Because patients who are sicker at the time of cancer diagnosis may be more likely to develop infections, have lower blood counts, and be prescribed antibiotics, we also controlled the statistical analyses for indicators of severe illness, to see if this would decrease the strength of the association between antimicrobial exposure and survival. We did not see a significant change in the association between antimicrobial exposures and survival, offering evidence that it is not explained by sicker patients receiving more antimicrobials. Because chemotherapy can lower all blood counts, we also looked at whether the observed survival association was related to neutrophil counts, since neutrophils help fight infections but are not known to be related to tumor-directed immunity. There was no association between neutrophil counts and survival, suggesting that the findings are specifically related to lymphocyte counts. These findings lend support to the theory that cumulative antimicrobial exposure disrupts the gut microbiome and ultimately impairs lymphocyte-mediated antitumor immunity.

Antimicrobial exposure is associated with impaired survival for three years following diagnosis.

Since patients with curable TNBC complete their treatment within a year of diagnosis but remain at high risk of cancer recurrence for up to five years, we also looked at how antimicrobials given during this five-year period impact survival.

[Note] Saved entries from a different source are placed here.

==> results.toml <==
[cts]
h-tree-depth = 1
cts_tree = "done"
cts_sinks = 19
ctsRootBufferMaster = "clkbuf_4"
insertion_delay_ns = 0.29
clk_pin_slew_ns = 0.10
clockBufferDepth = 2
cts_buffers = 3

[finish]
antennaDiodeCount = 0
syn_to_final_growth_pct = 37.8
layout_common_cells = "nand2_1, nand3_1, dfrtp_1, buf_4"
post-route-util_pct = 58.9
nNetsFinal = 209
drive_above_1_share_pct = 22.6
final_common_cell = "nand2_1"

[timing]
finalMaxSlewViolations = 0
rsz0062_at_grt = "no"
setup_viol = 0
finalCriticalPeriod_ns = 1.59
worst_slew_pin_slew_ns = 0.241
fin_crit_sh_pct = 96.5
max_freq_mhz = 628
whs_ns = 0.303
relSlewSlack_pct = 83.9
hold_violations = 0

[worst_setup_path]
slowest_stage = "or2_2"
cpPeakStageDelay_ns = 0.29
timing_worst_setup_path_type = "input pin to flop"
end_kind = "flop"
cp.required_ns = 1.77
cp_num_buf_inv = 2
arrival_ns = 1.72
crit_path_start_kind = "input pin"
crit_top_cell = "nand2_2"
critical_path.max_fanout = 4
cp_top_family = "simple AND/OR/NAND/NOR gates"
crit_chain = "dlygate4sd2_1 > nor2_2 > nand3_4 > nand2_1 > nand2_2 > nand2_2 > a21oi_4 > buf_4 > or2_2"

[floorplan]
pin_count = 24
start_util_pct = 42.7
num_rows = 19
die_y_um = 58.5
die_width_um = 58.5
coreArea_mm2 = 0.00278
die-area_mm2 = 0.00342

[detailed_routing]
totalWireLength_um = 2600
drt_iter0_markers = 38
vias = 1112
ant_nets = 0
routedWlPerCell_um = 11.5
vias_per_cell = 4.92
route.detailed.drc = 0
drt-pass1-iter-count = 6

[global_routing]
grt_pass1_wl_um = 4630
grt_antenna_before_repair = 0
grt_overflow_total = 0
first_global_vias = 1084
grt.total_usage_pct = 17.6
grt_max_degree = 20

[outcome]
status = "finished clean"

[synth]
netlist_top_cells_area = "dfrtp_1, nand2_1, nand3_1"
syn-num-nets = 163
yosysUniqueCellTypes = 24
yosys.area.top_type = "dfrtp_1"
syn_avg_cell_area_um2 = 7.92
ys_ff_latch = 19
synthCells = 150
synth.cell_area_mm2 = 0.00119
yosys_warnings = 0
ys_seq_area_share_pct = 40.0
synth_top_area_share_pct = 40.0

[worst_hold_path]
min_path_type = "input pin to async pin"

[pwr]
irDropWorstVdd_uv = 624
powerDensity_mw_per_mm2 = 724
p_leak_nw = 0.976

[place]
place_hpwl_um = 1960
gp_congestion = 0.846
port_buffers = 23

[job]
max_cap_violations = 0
===== config.mk =====
export PLATFORM = sky130hd
export DESIGN_NAME = display_7seg_controller
export DESIGN_NICKNAME = d
export VERILOG_FILES = /design/src/rtl/display_7seg_pkg.sv /design/src/rtl/display_7seg_controller_bin2bcd_seq.sv /design/src/rtl/display_7seg_controller.sv
export SDC_FILE = /design/constraint.sdc
export NUM_CORES = 1
export LEC_CHECK = 0
export CAP_MARGIN = 20
export CORE_MARGIN = 3
export CORE_UTILIZATION = 54
export CTS_CLUSTER_DIAMETER = 80
export DETAILED_ROUTE_END_ITERATION = 7
export PLACE_DENSITY = 0.86
export SLEW_MARGIN = 20
export SYNTH_ARGS = -nofsm -noshare
export SYNTH_HDL_FRONTEND = slang
export SYNTH_SLANG_ARGS = --single-unit

===== constraint.sdc =====
create_clock -name clock -period 1.9 [get_ports clock]
set_input_delay 0.19 -clock clock [delete_from_list [all_inputs] [get_ports clock]]
set_output_delay 0.19 -clock clock [all_outputs]
set_load 0.01 [all_outputs]

===== src/rtl/display_7seg_pkg.sv =====
// display_7seg_pkg: shared register map, FSM encoding and BCD helpers for display_7seg_controller.
// Rev 1.0
`default_nettype none

package display_7seg_pkg;

   localparam logic [1:0] c_OFF_DATA   = 2'd0;
   localparam logic [1:0] c_OFF_CTRL   = 2'd1;
   localparam logic [1:0] c_OFF_STATUS = 2'd2;
   localparam logic [1:0] c_OFF_SHOWN  = 2'd3;

   localparam int c_CTRL_MODE_BIT = 0;
   localparam int c_CTRL_HOLD_BIT = 1;
   localparam int c_STAT_BUSY_BIT = 0;
   localparam int c_STAT_OVF_BIT  = 1;

   localparam int c_BCD_WIDTH  = 40;
   localparam int c_CONV_ITERS = 32;
   localparam int c_CNT_WIDTH  = 6;
   localparam logic [c_CNT_WIDTH-1:0] c_LAST_ITER = 6'(c_CONV_ITERS - 1);

   typedef enum logic [1:0] {
      ST_IDLE    = 2'd0,
      ST_CONVERT = 2'd1,
      ST_COMMIT  = 2'd2
   } conv_state_t;

   // Double-dabble correction: every BCD digit >= 5 gets +3 before the shift.
   function automatic logic [c_BCD_WIDTH-1:0] bcd_adjust(input logic [c_BCD_WIDTH-1:0] bcd);
      logic [c_BCD_WIDTH-1:0] r;
      r = bcd;
      for (int i = 0; i < c_BCD_WIDTH / 4; i++) begin
         if (bcd[4*i +: 4] >= 4'd5) begin
            r[4*i +: 4] = bcd[4*i +: 4] + 4'd3;
         end
      end
      return r;
   endfunction

endpackage

`default_nettype wire


===== src/rtl/display_7seg_controller_bin2bcd_seq.sv =====
// bin2bcd_seq: iterative 32-bit binary to 10-digit BCD converter, one shift per clock.
// Rev 1.0
`default_nettype none

module bin2bcd_seq
   import display_7seg_pkg::*;
(
   input  logic                   clk,
   input  logic                   rst_n,
   input  logic                   i_start,
   input  logic                   i_abort,
   input  logic [31:0]            i_bin,
   output logic                   o_busy,
   output logic                   o_done,
   output logic [c_BCD_WIDTH-1:0] o_bcd
);

   conv_state_t            r_state;
   conv_state_t            w_state_next;
   logic [31:0]            r_bin;
   logic [c_BCD_WIDTH-1:0] r_bcd;
   logic [c_CNT_WIDTH-1:0] r_count;
   logic [c_BCD_WIDTH+31:0] w_shifted;

   assign w_shifted = {bcd_adjust(r_bcd), r_bin} << 1;

   always_ff @(posedge clk or negedge rst_n) begin
      if (!rst_n) begin
         r_state <= ST_IDLE;
      end else begin
         r_state <= w_state_next;
      end
   end

   // A start always wins, so a retrigger in CONVERT or COMMIT restarts cleanly.
   always_comb begin
      w_state_next = r_state;
      case (r_state)
         ST_IDLE:    w_state_next = ST_IDLE;
         ST_CONVERT: if (r_count == c_LAST_ITER) w_state_next = ST_COMMIT;
         ST_COMMIT:  w_state_next = ST_IDLE;
         default:    w_state_next = ST_IDLE;
      endcase
      if (i_start) begin
         w_state_next = ST_CONVERT;
      end else if (i_abort) begin
         w_state_next = ST_IDLE;
      end
   end

   always_ff @(posedge clk or negedge rst_n) begin
      if (!rst_n) begin
         r_bin   <= '0;
         r_bcd   <= '0;
         r_count <= '0;
      end else if (i_start) begin
         r_bin   <= i_bin;
         r_bcd   <= '0;
         r_count <= '0;
      end else if (r_state == ST_CONVERT) begin
         {r_bcd, r_bin} <= w_shifted;
         r_count        <= r_count + 1'b1;
      end
   end

   assign o_busy = (r_state != ST_IDLE);
   assign o_done = (r_state == ST_COMMIT);
   assign o_bcd  = r_bcd;

endmodule

`default_nettype wire


===== src/rtl/display_7seg_controller.sv =====
// display_7seg_controller: bus slave holding a value shown on 8 digits in hex or decimal.
// Optional HOLD freeze enabled by defining DISPLAY_7SEG_HOLD_EN. Rev 1.0
`default_nettype none

module display_7seg_controller
   import display_7seg_pkg::*;
#(
   parameter logic [31:0] BASE_ADDRESS     = 32'hFF20_0000,
   parameter logic [31:0] OVERFLOW_PATTERN = 32'h9999_9999
) (
   input  logic        clock,
   input  logic        reset_n,
   input  logic [31:0] bus_address,
   input  logic [31:0] bus_write_data,
   input  logic [3:0]  bus_byte_enable,
   input  logic        bus_write_enable,
   input  logic        bus_read_enable,
   output logic [31:0] bus_read_data,
   output logic [31:0] display_data,
   output logic        conversion_busy
);

   logic                   r_mode;
   logic                   r_ovf;
   logic [31:0]            r_data;
   logic                   w_hold;
   logic                   w_sel;
   logic [1:0]             w_off;
   logic                   w_wr_data;
   logic                   w_wr_ctrl;
   logic [31:0]            w_data_next;
   logic                   w_mode_next;
   logic                   w_start;
   logic                   w_abort;
   logic                   w_busy;
   logic                   w_done;
   logic                   w_commit;
   logic                   w_bcd_ovf;
   logic [c_BCD_WIDTH-1:0] w_bcd;
   logic [31:0]            w_rd_value;
   logic                   w_unused;

   assign w_unused  = &{1'b0, bus_address[1:0]};
   assign w_sel     = (bus_address[31:4] == BASE_ADDRESS[31:4]);
   assign w_off     = bus_address[3:2];
   assign w_wr_data = bus_write_enable && w_sel && (w_off == c_OFF_DATA);
   assign w_wr_ctrl = bus_write_enable && w_sel && (w_off == c_OFF_CTRL);

   always_comb begin
      w_data_next = r_data;
      if (w_wr_data) begin
         for (int b = 0; b < 4; b++) begin
            if (bus_byte_enable[b]) w_data_next[8*b +: 8] = bus_write_data[8*b +: 8];
         end
      end
   end

   assign w_mode_next = (w_wr_ctrl && bus_byte_enable[0]) ? bus_write_data[c_CTRL_MODE_BIT] : r_mode;
   assign w_start     = (w_wr_data || w_wr_ctrl) && w_mode_next;
   assign w_abort     = w_wr_ctrl && !w_mode_next && w_busy;
   // A same-edge retrigger or abort supersedes the result of the old conversion.
   assign w_commit    = w_done && !w_start && !w_abort;
   assign w_bcd_ovf   = (w_bcd[c_BCD_WIDTH-1:32] != '0);

`ifdef DISPLAY_7SEG_HOLD_EN
   logic r_hold;
   always_ff @(posedge clock or negedge reset_n) begin
      if (!reset_n) begin
         r_hold <= 1'b0;
      end else if (w_wr_ctrl && bus_byte_enable[0]) begin
         r_hold <= bus_write_data[c_CTRL_HOLD_BIT];
      end
   end
   assign w_hold = r_hold;
`else
   assign w_hold = 1'b0;
`endif

   bin2bcd_seq u_bin2bcd (
      .clk     (clock),
      .rst_n   (reset_n),
      .i_start (w_start),
      .i_abort (w_abort),
      .i_bin   (w_data_next),
      .o_busy  (w_busy),
      .o_done  (w_done),
      .o_bcd   (w_bcd)
   );

   always_ff @(posedge clock or negedge reset_n) begin
      if (!reset_n) begin
         r_data       <= '0;
         r_mode       <= 1'b0;
         r_ovf        <= 1'b0;
         display_data <= '0;
      end else begin
         r_data <= w_data_next;
         r_mode <= w_mode_next;
         if (w_abort) begin
            r_ovf <= 1'b0;
         end else if (w_commit) begin
            r_ovf <= w_bcd_ovf;
         end
         if (!w_hold) begin
            if (!r_mode) begin
               display_data <= r_data;
            end else if (w_commit) begin
               display_data <= w_bcd_ovf ? OVERFLOW_PATTERN : w_bcd[31:0];
            end
         end
      end
   end

   always_comb begin
      w_rd_value = '0;
      if (w_sel) begin
         case (w_off)
            c_OFF_DATA: w_rd_value = r_data;
            c_OFF_CTRL: begin
               w_rd_value[c_CTRL_MODE_BIT] = r_mode;
               w_rd_value[c_CTRL_HOLD_BIT] = w_hold;
            end
            c_OFF_STATUS: begin
               w_rd_value[c_STAT_BUSY_BIT] = w_busy;
               w_rd_value[c_STAT_OVF_BIT]  = r_ovf;
            end
            c_OFF_SHOWN: w_rd_value = display_data;
            default:     w_rd_value = '0;
         endcase
      end
   end

   always_ff @(posedge clock or negedge reset_n) begin
      if (!reset_n) begin
         bus_read_data <= '0;
      end else if (bus_read_enable) begin
         bus_read_data <= w_rd_value;
      end
   end

   assign conversion_busy = w_busy;

endmodule

`default_nettype wire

For both the “total” and “unique” exposure definitions, we found that patients who continued to receive antimicrobials had a persistently increased risk of death for three years, which tapered off by year five (Figure 3).

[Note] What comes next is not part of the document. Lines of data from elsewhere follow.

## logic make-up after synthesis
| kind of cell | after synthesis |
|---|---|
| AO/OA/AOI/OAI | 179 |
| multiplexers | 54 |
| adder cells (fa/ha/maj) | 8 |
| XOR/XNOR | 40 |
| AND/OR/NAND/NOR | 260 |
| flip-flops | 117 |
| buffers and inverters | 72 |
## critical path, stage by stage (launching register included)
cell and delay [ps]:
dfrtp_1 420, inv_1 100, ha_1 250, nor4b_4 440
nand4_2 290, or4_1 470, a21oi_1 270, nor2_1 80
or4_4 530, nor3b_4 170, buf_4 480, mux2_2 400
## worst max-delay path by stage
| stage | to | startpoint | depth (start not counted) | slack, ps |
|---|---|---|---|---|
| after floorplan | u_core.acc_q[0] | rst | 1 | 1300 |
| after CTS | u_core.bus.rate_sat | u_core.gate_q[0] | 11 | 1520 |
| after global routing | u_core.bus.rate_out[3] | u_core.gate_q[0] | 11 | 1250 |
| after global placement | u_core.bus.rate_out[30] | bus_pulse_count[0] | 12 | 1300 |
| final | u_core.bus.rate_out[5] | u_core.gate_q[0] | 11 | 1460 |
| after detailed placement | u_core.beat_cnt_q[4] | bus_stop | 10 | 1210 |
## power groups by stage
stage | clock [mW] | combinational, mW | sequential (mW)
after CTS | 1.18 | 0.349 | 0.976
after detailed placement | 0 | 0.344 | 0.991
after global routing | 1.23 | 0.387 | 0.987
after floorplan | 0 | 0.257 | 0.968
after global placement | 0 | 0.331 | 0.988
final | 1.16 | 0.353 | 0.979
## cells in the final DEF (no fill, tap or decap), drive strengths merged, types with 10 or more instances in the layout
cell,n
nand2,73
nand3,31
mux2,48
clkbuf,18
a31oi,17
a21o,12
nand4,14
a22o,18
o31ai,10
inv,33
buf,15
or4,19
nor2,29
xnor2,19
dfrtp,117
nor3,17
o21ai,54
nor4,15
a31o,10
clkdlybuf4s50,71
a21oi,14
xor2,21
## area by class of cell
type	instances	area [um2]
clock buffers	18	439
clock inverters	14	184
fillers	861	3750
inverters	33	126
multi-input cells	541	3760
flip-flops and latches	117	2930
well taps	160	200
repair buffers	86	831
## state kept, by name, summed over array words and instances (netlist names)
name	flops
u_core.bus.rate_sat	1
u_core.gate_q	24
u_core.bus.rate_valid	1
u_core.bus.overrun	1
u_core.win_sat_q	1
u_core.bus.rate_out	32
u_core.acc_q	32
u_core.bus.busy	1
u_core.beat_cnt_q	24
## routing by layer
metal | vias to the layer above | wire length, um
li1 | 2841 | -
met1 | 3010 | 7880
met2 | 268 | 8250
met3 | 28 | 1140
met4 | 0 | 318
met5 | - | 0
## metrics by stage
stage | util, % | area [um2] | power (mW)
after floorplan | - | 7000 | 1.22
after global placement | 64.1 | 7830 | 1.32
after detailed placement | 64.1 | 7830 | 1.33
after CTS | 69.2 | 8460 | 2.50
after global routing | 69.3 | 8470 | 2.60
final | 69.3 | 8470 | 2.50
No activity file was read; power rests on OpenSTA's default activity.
## src/rtl/rapid_pkg.sv

```systemverilog
// Shared RV32I definitions: data width and the decoded control bundle.
package rapid_pkg;

    localparam int XLEN = 32;

    // Decoded control for one instruction; all-zero is the "no-op" bundle.
    typedef struct packed {
        logic       load_upper_imm;
        logic       uncond_branch;
        logic       cond_branch;
        logic       mem;
        logic       alu_imm;
        logic       alu_reg;
        logic       iop;
        logic [2:0] fcs_opcode;
        logic [4:0] rs1;
        logic [4:0] rs2;
        logic [4:0] rd;
        logic       rs1_out;
        logic       rs2_out;
    } control_s;

    function automatic control_s control_s_default();
        return '0;
    endfunction

endpackage

```

## src/rtl/decode_queue.sv

```systemverilog
// RV32I decode stage feeding a DEPTH-entry queue of decoded instructions.
// Decode happens combinationally on the fetch side; the queue stores the
// decoded result so execute sees registered control/immediate at the head.
module decode_queue
    import rapid_pkg::*;
#(
    parameter int DEPTH = 2,
    parameter int CNT_W = $clog2(DEPTH + 1)
) (
    input  logic            i_clk,
    input  logic            i_reset,
    input  logic            i_valid,
    output logic            o_ready,
    input  logic [XLEN-1:0] i_instruction,
    input  logic [XLEN-1:0] i_pc,
    input  logic            i_flush,
    output logic            o_valid,
    input  logic            i_ready,
    output logic [XLEN-1:0] o_pc,
    output control_s        o_control_signal,
    output logic [XLEN-1:0] o_imm,
    output logic            o_illegal,
    output logic [CNT_W-1:0] o_count
);

    localparam int PTR_W = (DEPTH > 1) ? $clog2(DEPTH) : 1;

    typedef struct packed {
        logic [XLEN-1:0] pc;
        control_s        ctrl;
        logic [XLEN-1:0] imm;
        logic            illegal;
    } entry_t;

    entry_t           mem_q [DEPTH];
    logic [PTR_W-1:0] rd_ptr, wr_ptr;
    logic [CNT_W-1:0] count;

    control_s         dec_ctrl;
    logic [XLEN-1:0]  dec_imm;
    logic             dec_ill;
    logic             push, pop;
    entry_t           head;

    logic [31:0] instr;
    assign instr = i_instruction;

    // Combinational RV32I decode of the incoming word.
    always_comb begin
        dec_ctrl = control_s_default();
        dec_imm  = '0;
        dec_ill  = 1'b0;
        case (instr[6:0])
            7'b0110111: begin // LUI
                dec_ctrl.load_upper_imm = 1'b1;
                dec_imm                 = {instr[31:12], 12'b0};
                dec_ctrl.rd             = instr[11:7];
            end
            7'b0010111: begin // AUIPC
                dec_ctrl.load_upper_imm = 1'b1;
                dec_ctrl.iop            = 1'b1;
                dec_imm                 = {instr[31:12], 12'b0};
                dec_ctrl.rd             = instr[11:7];
            end
            7'b1101111: begin // JAL
                dec_ctrl.uncond_branch = 1'b1;
                dec_imm = {{12{instr[31]}}, instr[19:12], instr[20], instr[30:21], 1'b0};
                dec_ctrl.rd            = instr[11:7];
            end
            7'b1100111: begin // JALR
                dec_ctrl.uncond_branch = 1'b1;
                dec_ctrl.iop           = 1'b1;
                dec_imm  = {{20{instr[31]}}, instr[31:20]};
                dec_ctrl.rs1     = instr[19:15];
                dec_ctrl.rs1_out = 1'b1;
                dec_ctrl.rd      = instr[11:7];
            end
            7'b1100011: begin // BRANCH
                dec_ctrl.cond_branch = 1'b1;
                dec_imm = {{20{instr[31]}}, instr[7], instr[30:25], instr[11:8], 1'b0};
                dec_ctrl.rs1     = instr[19:15];
                dec_ctrl.rs2     = instr[24:20];
                dec_ctrl.rs1_out = 1'b1;
                dec_ctrl.rs2_out = 1'b1;
            end
            7'b0000011: begin // LOAD
                dec_ctrl.mem     = 1'b1;
                dec_imm          = {{20{instr[31]}}, instr[31:20]};
                dec_ctrl.rs1     = instr[19:15];
                dec_ctrl.rs1_out = 1'b1;
                dec_ctrl.rd      = instr[11:7];
            end
            7'b0100011: begin // STORE
                dec_ctrl.mem     = 1'b1;
                dec_ctrl.iop     = 1'b1;
                dec_imm          = {{20{instr[31]}}, instr[31:25], instr[11:7]};
                dec_ctrl.rs1     = instr[19:15];
                dec_ctrl.rs2     = instr[24:20];
                dec_ctrl.rs1_out = 1'b1;
                dec_ctrl.rs2_out = 1'b1;
            end
            7'b0010011: begin // OP-IMM: only the shift-right pair uses bit 30
                dec_ctrl.alu_imm = 1'b1;
                dec_ctrl.iop     = (instr[14:12] == 3'b101) ? instr[30] : 1'b0;
                dec_imm          = {{20{instr[31]}}, instr[31:20]};
                dec_ctrl.rs1     = instr[19:15];
                dec_ctrl.rs1_out = 1'b1;
                dec_ctrl.rd      = instr[11:7];
            end
            7'b0110011: begin // OP
                dec_ctrl.alu_reg = 1'b1;
                dec_ctrl.iop     = instr[30];
                dec_ctrl.rs1     = instr[19:15];
                dec_ctrl.rs2     = instr[24:20];
                dec_ctrl.rs1_out = 1'b1;
                dec_ctrl.rs2_out = 1'b1;
                dec_ctrl.rd      = instr[11:7];
            end
            // Any opcode not listed, including all with [1:0]!=2'b11.
            default: dec_ill = 1'b1;
        endcase
        if (dec_ill) begin
            dec_ctrl = control_s_default();
            dec_imm  = '0;
        end else begin
            dec_ctrl.fcs_opcode = instr[14:12];
        end
    end

    assign o_ready = (count < CNT_W'(DEPTH));
    assign o_valid = (count != '0);
    assign push    = i_valid && o_ready;
    assign pop     = o_valid && i_ready;
    assign o_count = count;

    // Head entry, forced to neutral values when the queue is empty.
    always_comb begin
        head             = mem_q[rd_ptr];
        o_pc             = o_valid ? head.pc      : '0;
        o_control_signal = o_valid ? head.ctrl    : control_s_default();
        o_imm            = o_valid ? head.imm     : '0;
        o_illegal        = o_valid ? head.illegal : 1'b0;
    end

    // Entry storage; contents need no reset since count gates visibility.
    always_ff @(posedge i_clk) begin
        if (push && !i_flush)
            mem_q[wr_ptr] <= '{pc: i_pc, ctrl: dec_ctrl, imm: dec_imm, illegal: dec_ill};
    end

    // Pointer/occupancy bookkeeping; flush wins over push and pop.
    always_ff @(posedge i_clk or posedge i_reset) begin
        if (i_reset) begin
            count  <= '0;
            rd_ptr <= '0;
            wr_ptr <= '0;
        end else if (i_flush) begin
            count  <= '0;
            rd_ptr <= '0;
            wr_ptr <= '0;
        end else begin
            if (push)
                wr_ptr <= (wr_ptr == PTR_W'(DEPTH - 1)) ? '0 : wr_ptr + 1'b1;
            if (pop)
                rd_ptr <= (rd_ptr == PTR_W'(DEPTH - 1)) ? '0 : rd_ptr + 1'b1;
            case ({push, pop})
                2'b10:   count <= count + 1'b1;
                2'b01:   count <= count - 1'b1;
                default: count <= count;
            endcase
        end
    end

endmodule

```
--- src/rtl/logic_test_seq.sv ---
// Self-test sequencer for the logic_test gate block: walks {a,b} through 00..11,
// checks AND/OR/NOT/XOR on the last dwell cycle of each vector, and reports the results.
module logic_test_seq #(
    parameter int unsigned DWELL        = 10,
    parameter bit          STOP_ON_FAIL = 1'b1
) (
    input  logic       LS_i_clk,
    input  logic       LS_i_rst,
    input  logic       LS_i_start,
    output logic       LS_o_a,
    output logic       LS_o_b,
    input  logic       LS_i_and,
    input  logic       LS_i_or,
    input  logic       LS_i_not,
    input  logic       LS_i_xor,
    output logic       LS_o_busy,
    output logic       LS_o_done,
    output logic       LS_o_pass,
    output logic [1:0] LS_o_fail_vec,
    output logic [3:0] LS_o_err_mask
);

    localparam int unsigned    CntW    = (DWELL > 2) ? $clog2(DWELL) : 1;
    localparam logic [CntW-1:0] CntLast = CntW'(DWELL - 1);

    localparam logic [0:0] StIdle = 1'b0;
    localparam logic [0:0] StRun  = 1'b1;

    logic [0:0]      state_q, state_d;
    logic [1:0]      vec_q, vec_d;
    logic [CntW-1:0] cnt_q, cnt_d;
    logic            done_d, pass_q, pass_d;
    logic [1:0]      fail_vec_q, fail_vec_d;
    logic [3:0]      err_mask_q, err_mask_d;
    logic [1:0]      ab_q;
    logic            busy_q, done_q;

    logic [3:0] expected;
    logic [3:0] observed;
    logic [3:0] mism;

    // Bit order matches err_mask: [0]=AND, [1]=OR, [2]=NOT, [3]=XOR.
    always_comb begin
        expected = {vec_q[1] ^ vec_q[0], ~vec_q[1], vec_q[1] | vec_q[0], vec_q[1] & vec_q[0]};
        observed = {LS_i_xor, LS_i_not, LS_i_or, LS_i_and};
        mism     = expected ^ observed;
    end

    always_comb begin
        state_d    = state_q;
        vec_d      = vec_q;
        cnt_d      = cnt_q;
        done_d     = 1'b0;
        pass_d     = pass_q;
        fail_vec_d = fail_vec_q;
        err_mask_d = err_mask_q;
        case (state_q)
            StIdle: begin
                if (LS_i_start) begin
                    state_d    = StRun;
                    vec_d      = 2'd0;
                    cnt_d      = '0;
                    err_mask_d = 4'd0;
                    fail_vec_d = 2'd0;
                end
            end
            StRun: begin
                if (cnt_q != CntLast) begin
                    cnt_d = cnt_q + CntW'(1);
                end else begin
                    err_mask_d = err_mask_q | mism;
                    // Only the first failing vector of the run is recorded.
                    if ((|mism) && (err_mask_q == 4'd0)) begin
                        fail_vec_d = vec_q;
                    end
                    if (((|mism) && STOP_ON_FAIL) || (vec_q == 2'd3)) begin
                        state_d = StIdle;
                        done_d  = 1'b1;
                        pass_d  = ((err_mask_q | mism) == 4'd0);
                    end else begin
                        vec_d = vec_q + 2'd1;
                        cnt_d = '0;
                    end
                end
            end
            default: state_d = StIdle;
        endcase
    end

    always_ff @(posedge LS_i_clk) begin
        if (LS_i_rst) begin
            state_q    <= StIdle;
            vec_q      <= 2'd0;
            cnt_q      <= '0;
            done_q     <= 1'b0;
            pass_q     <= 1'b0;
            fail_vec_q <= 2'd0;
            err_mask_q <= 4'd0;
            ab_q       <= 2'd0;
            busy_q     <= 1'b0;
        end else begin
            state_q    <= state_d;
            vec_q      <= vec_d;
            cnt_q      <= cnt_d;
            done_q     <= done_d;
            pass_q     <= pass_d;
            fail_vec_q <= fail_vec_d;
            err_mask_q <= err_mask_d;
            // Outputs follow the next state so they are registered yet cycle-aligned.
            ab_q       <= (state_d == StRun) ? vec_d : 2'd0;
            busy_q     <= (state_d == StRun);
        end
    end

    assign LS_o_a        = ab_q[1];
    assign LS_o_b        = ab_q[0];
    assign LS_o_busy     = busy_q;
    assign LS_o_done     = done_q;
    assign LS_o_pass     = pass_q;
    assign LS_o_fail_vec = fail_vec_q;
    assign LS_o_err_mask = err_mask_q;

endmodule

Figure 3: The impact of antimicrobial exposure on survival over time. HR: hazard ratio; CI: confidence interval; OS: overall survival; BCS: breast cancer-specific survival.

Take-Home Message

To our knowledge, this is the first study to demonstrate an association of antimicrobial exposure during treatment with breast cancer survival. It contributes to increasing evidence that immune dysregulation during cancer treatment and follow-up influences survival outcomes and may be generalizable to other cancers. These results are particularly timely for clinical practice, given the progressive incorporation of immune checkpoint inhibitors into most solid tumor treatment algorithms including that of TNBC, and suggest that the number and range of antimicrobials prescribed should be carefully considered. We anticipate this study will serve as motivation for further investigations aimed at understanding the relationship between antimicrobial exposure and cancer survival.


  1. Sepich-Poore, G.D., et al. The microbiome and human cancer. Science 371(2021).
  2. Gopalakrishnan, V., et al. Gut microbiome modulates response to anti-PD-1 immunotherapy in melanoma patients. Science 359, 97-103 (2018).
  3. Matson, V., et al. The commensal microbiome is associated with anti-PD-1 efficacy in metastatic melanoma patients. Science 359, 104-108 (2018).
  4. Routy, B., et al. Gut microbiome influences efficacy of PD-1-based immunotherapy against epithelial tumors. Science 359, 91-97 (2018).
  5. Lee, K.A., et al. Cross-cohort gut microbiome associations with immune checkpoint inhibitor response in advanced melanoma. Nat Med 28, 535-544 (2022).
  6. Foulkes, W.D., Smith, I.E. & Reis-Filho, J.S. Triple-negative breast cancer. N Engl J Med 363, 1938-1948 (2010).
  7. Hudis, C.A. & Gianni, L. Triple-negative breast cancer: an unmet medical need. Oncologist 16 Suppl 1, 1-11 (2011).
  8. Afghahi, A., et al. Higher Absolute Lymphocyte Counts Predict Lower Mortality from Early-Stage Triple-Negative Breast Cancer. Clin Cancer Res 24, 2851-2858 (2018).